Once you find the line with "power by group" in the data that follows, repeat it and every line after it exactly, through the line with "dfxtp_1 0.31, inv_1 0.05, a21oi_1 0.05".

[Recorded data]
=======
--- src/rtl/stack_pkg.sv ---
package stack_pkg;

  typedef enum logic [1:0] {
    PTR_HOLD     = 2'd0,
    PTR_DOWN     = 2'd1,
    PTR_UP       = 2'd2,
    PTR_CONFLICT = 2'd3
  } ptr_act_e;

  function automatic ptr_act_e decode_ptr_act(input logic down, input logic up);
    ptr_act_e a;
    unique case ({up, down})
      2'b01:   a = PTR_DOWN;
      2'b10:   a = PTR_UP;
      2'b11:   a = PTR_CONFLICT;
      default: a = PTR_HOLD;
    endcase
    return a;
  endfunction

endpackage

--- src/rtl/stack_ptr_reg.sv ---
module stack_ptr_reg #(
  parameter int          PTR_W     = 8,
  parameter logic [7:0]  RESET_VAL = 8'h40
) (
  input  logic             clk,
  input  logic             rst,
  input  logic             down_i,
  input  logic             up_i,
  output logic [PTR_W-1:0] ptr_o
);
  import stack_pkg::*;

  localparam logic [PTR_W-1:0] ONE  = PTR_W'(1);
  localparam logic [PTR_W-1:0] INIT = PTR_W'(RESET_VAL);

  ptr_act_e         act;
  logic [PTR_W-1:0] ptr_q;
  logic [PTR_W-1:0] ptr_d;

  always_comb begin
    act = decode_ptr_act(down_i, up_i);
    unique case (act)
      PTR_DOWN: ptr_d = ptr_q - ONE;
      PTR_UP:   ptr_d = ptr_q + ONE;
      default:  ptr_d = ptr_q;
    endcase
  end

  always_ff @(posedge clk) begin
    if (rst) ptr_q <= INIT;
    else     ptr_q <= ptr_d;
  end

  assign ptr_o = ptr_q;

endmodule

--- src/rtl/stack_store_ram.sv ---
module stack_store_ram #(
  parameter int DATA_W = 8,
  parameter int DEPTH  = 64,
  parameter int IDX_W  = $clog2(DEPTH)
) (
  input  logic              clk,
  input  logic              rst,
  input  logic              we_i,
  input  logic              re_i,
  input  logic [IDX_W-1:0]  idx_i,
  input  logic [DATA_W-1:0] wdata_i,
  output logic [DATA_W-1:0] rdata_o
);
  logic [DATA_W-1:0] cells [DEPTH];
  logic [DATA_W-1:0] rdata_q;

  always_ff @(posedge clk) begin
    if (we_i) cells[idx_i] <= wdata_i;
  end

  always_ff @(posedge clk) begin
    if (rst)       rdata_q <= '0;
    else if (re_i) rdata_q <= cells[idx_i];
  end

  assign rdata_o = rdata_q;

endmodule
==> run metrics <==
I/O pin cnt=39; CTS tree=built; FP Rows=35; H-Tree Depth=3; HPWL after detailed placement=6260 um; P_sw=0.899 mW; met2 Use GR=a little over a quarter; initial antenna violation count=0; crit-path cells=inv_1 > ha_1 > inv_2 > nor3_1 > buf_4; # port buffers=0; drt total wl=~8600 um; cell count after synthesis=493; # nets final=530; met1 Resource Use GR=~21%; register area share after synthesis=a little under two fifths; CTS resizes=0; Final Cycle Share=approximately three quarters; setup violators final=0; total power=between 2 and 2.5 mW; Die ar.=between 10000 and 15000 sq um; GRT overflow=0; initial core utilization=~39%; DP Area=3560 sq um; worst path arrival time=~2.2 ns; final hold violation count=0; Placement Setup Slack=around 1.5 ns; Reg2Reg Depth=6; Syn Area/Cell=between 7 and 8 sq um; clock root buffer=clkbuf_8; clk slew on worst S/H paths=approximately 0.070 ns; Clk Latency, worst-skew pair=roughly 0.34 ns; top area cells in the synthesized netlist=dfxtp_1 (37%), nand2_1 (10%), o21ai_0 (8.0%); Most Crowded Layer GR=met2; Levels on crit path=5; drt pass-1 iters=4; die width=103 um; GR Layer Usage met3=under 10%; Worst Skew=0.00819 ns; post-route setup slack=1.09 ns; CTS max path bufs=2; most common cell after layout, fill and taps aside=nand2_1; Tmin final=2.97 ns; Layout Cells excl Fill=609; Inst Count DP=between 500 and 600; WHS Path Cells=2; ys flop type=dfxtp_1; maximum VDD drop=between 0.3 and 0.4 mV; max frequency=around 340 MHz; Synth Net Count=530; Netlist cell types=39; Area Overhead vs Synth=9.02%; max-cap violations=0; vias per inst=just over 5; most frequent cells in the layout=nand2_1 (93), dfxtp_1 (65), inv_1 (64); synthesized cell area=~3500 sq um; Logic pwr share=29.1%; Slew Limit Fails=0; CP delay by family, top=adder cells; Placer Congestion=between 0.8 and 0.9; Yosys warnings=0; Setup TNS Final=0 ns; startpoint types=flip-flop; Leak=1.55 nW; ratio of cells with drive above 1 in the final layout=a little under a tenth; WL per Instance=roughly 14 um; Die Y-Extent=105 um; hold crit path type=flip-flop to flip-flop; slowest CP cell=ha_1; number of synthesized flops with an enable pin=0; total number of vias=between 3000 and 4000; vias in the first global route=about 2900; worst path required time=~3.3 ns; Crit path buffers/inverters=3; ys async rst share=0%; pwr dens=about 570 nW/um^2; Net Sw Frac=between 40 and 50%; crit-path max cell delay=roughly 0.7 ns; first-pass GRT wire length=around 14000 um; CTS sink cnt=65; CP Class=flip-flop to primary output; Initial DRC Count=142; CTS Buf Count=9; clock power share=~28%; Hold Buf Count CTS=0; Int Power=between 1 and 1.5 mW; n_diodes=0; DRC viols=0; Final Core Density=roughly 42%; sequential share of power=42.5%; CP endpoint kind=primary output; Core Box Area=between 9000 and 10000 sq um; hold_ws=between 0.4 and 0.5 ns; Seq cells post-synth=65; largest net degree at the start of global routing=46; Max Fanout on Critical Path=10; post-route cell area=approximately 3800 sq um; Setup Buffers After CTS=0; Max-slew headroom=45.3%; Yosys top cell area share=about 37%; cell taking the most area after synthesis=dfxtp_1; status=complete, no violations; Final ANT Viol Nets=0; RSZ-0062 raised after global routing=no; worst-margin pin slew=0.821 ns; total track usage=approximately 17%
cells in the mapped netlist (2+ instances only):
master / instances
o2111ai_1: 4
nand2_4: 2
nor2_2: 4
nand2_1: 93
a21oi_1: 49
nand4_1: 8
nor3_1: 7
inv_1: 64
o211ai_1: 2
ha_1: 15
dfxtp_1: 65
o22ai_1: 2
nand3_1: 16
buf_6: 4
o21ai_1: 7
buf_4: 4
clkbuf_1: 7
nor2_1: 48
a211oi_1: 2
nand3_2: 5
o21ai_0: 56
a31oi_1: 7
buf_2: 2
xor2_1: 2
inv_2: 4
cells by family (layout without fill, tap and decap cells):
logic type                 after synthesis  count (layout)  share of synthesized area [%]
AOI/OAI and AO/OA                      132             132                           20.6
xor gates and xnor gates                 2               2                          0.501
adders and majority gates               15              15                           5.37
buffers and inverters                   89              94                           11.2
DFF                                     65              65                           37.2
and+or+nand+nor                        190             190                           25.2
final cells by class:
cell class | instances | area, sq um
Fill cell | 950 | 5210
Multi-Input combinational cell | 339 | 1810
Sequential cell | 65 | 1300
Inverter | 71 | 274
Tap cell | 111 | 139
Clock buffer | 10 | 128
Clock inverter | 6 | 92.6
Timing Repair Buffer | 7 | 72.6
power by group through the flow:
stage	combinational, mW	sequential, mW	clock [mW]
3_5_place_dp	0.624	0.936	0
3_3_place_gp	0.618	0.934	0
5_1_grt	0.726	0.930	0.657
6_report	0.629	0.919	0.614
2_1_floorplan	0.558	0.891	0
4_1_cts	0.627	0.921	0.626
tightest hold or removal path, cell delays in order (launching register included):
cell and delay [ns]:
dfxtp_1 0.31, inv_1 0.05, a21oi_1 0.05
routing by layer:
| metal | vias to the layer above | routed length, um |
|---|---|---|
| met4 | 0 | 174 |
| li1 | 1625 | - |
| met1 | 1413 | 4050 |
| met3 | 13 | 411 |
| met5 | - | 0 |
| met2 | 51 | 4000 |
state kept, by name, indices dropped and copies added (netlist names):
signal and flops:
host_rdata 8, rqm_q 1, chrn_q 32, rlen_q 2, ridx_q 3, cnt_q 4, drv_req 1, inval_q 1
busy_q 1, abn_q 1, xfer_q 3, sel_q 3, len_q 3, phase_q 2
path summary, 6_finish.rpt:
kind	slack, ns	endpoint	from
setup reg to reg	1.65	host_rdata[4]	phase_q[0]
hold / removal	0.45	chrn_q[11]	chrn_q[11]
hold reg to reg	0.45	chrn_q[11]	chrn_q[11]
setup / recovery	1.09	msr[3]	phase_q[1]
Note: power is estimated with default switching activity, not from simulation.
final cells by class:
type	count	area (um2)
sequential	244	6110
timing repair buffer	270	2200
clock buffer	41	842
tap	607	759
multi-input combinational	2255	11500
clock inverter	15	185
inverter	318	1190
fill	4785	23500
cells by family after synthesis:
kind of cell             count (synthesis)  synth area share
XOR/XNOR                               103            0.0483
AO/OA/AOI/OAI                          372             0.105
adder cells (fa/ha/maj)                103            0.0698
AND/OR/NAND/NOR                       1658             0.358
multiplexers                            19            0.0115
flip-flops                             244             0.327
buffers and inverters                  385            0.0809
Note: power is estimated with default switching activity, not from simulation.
=======
#### Result of this task:
power by group through the flow:
stage	combinational, mW	sequential, mW	clock [mW]
3_5_place_dp	0.624	0.936	0
3_3_place_gp	0.618	0.934	0
5_1_grt	0.726	0.930	0.657
6_report	0.629	0.919	0.614
2_1_floorplan	0.558	0.891	0
4_1_cts	0.627	0.921	0.626
tightest hold or removal path, cell delays in order (launching register included):
cell and delay [ns]:
dfxtp_1 0.31, inv_1 0.05, a21oi_1 0.05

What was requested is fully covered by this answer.